Search each line of the data for the word "ACLK"; copy every line where it is found.

══ DATA SUPPLIED ══

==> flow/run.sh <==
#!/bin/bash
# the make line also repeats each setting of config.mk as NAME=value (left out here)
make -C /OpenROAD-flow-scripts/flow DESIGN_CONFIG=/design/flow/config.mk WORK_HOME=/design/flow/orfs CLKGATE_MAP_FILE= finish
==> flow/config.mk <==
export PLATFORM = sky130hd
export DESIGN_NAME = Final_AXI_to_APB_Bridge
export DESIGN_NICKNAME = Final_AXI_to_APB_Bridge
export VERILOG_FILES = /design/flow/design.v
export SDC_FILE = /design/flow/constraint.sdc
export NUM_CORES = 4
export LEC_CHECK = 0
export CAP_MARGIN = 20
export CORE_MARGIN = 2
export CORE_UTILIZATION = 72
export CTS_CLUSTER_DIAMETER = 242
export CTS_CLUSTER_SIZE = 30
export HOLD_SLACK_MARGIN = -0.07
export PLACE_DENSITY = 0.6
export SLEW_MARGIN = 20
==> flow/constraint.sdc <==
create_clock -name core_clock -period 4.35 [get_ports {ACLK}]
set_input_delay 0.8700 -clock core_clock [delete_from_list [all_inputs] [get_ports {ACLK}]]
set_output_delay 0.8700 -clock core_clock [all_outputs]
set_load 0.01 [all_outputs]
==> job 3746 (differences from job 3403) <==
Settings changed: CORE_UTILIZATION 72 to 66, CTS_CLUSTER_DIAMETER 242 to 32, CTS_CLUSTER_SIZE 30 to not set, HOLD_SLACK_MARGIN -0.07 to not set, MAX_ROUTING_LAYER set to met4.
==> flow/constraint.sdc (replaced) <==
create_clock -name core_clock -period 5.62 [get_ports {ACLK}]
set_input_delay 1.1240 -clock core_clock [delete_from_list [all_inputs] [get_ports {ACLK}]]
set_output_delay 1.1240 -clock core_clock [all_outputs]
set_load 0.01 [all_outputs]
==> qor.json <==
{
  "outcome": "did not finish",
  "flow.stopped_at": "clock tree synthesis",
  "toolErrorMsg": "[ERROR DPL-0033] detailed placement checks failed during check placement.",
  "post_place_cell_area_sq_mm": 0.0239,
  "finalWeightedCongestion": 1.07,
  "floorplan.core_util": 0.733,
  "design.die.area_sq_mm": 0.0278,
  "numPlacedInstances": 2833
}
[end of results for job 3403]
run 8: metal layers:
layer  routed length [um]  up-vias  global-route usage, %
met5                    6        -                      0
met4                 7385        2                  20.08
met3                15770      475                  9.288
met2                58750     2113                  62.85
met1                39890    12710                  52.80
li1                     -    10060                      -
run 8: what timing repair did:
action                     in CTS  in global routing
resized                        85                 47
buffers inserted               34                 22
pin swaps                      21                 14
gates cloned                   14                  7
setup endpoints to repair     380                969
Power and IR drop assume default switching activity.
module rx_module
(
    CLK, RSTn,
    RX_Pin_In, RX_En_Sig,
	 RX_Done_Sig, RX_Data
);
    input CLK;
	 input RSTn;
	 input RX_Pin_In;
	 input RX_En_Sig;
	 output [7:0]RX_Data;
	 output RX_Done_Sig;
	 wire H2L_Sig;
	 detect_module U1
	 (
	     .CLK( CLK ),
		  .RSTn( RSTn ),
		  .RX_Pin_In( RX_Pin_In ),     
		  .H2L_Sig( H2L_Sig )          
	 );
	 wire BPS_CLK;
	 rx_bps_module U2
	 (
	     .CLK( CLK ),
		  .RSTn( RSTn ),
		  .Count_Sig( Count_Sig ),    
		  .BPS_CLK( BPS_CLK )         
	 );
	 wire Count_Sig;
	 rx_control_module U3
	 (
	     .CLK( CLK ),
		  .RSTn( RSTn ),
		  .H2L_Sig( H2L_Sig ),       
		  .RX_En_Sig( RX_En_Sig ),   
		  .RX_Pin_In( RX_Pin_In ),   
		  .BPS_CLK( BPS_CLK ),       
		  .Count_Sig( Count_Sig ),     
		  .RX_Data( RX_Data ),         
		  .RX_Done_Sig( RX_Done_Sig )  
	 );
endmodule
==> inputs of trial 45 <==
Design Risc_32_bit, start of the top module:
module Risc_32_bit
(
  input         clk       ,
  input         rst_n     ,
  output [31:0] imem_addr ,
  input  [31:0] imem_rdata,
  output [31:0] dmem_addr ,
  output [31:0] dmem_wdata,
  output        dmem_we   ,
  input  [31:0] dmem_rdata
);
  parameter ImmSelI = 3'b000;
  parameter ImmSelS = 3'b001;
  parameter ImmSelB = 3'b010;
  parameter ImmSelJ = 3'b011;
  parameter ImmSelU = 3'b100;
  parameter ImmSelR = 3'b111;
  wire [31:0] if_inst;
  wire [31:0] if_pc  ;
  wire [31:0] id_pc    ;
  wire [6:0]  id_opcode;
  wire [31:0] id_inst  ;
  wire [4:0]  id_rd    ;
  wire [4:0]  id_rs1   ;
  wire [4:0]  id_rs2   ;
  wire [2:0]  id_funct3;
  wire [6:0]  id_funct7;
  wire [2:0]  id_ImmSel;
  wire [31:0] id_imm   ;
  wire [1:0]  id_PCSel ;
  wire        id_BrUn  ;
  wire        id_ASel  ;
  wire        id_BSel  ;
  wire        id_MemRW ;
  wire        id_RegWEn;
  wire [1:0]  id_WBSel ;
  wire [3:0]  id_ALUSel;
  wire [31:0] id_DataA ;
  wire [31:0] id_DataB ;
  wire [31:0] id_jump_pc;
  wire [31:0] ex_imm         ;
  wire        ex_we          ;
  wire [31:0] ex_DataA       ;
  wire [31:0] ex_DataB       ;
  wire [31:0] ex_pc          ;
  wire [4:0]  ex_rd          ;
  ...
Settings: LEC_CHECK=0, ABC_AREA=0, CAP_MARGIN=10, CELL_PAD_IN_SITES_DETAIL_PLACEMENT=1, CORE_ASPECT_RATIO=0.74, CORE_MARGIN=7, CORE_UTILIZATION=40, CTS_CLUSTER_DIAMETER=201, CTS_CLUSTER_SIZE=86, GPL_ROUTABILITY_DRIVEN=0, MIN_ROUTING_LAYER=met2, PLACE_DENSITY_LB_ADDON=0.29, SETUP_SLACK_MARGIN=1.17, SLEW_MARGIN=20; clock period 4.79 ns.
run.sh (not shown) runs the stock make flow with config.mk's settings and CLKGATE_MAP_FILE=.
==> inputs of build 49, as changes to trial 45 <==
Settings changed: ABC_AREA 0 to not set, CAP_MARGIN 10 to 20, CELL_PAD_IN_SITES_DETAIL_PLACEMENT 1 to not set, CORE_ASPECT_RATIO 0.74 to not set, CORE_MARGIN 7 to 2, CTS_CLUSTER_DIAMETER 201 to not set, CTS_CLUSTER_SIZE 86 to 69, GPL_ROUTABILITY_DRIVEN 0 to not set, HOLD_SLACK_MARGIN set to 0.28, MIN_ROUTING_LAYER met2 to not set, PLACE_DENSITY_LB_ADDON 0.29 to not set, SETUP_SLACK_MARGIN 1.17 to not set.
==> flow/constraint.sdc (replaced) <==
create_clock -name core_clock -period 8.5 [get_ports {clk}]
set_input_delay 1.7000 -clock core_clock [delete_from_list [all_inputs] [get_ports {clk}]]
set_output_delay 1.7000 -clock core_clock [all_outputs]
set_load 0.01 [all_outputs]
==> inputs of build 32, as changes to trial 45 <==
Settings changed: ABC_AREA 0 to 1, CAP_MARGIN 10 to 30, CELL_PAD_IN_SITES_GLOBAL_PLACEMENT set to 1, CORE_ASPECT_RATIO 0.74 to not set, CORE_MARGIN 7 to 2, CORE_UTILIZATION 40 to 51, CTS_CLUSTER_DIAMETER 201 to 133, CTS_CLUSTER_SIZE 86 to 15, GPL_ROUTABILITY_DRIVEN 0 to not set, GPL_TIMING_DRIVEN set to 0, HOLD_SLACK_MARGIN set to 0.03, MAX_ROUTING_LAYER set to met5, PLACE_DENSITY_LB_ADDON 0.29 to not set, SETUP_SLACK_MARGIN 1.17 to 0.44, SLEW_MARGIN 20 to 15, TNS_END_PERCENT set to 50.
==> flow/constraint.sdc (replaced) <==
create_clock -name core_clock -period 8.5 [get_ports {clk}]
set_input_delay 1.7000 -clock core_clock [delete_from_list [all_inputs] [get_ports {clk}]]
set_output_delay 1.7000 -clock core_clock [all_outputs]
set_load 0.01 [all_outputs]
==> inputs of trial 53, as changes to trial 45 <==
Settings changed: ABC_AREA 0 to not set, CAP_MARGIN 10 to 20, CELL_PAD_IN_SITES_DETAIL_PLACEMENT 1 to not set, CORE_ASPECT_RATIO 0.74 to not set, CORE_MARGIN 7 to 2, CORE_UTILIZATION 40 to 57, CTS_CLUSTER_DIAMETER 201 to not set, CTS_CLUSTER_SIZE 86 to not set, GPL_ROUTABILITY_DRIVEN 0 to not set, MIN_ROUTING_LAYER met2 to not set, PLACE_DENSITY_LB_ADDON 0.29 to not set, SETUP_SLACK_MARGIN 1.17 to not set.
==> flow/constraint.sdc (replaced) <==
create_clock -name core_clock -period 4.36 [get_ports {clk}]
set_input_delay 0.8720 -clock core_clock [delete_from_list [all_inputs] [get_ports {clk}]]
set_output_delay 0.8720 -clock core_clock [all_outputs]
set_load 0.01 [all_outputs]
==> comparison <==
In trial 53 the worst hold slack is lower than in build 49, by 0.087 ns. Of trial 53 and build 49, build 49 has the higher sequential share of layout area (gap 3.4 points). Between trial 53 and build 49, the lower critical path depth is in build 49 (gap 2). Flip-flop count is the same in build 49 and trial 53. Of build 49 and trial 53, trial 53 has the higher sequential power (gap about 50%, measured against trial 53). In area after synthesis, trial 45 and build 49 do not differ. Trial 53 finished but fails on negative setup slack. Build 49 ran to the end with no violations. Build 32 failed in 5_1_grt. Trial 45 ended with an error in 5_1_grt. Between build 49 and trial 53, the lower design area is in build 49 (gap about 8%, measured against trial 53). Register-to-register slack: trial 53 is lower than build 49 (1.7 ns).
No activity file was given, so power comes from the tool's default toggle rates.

═══

## RESULT OF THE TASK:
create_clock -name core_clock -period 4.35 [get_ports {ACLK}]
set_input_delay 0.8700 -clock core_clock [delete_from_list [all_inputs] [get_ports {ACLK}]]
create_clock -name core_clock -period 5.62 [get_ports {ACLK}]
set_input_delay 1.1240 -clock core_clock [delete_from_list [all_inputs] [get_ports {ACLK}]]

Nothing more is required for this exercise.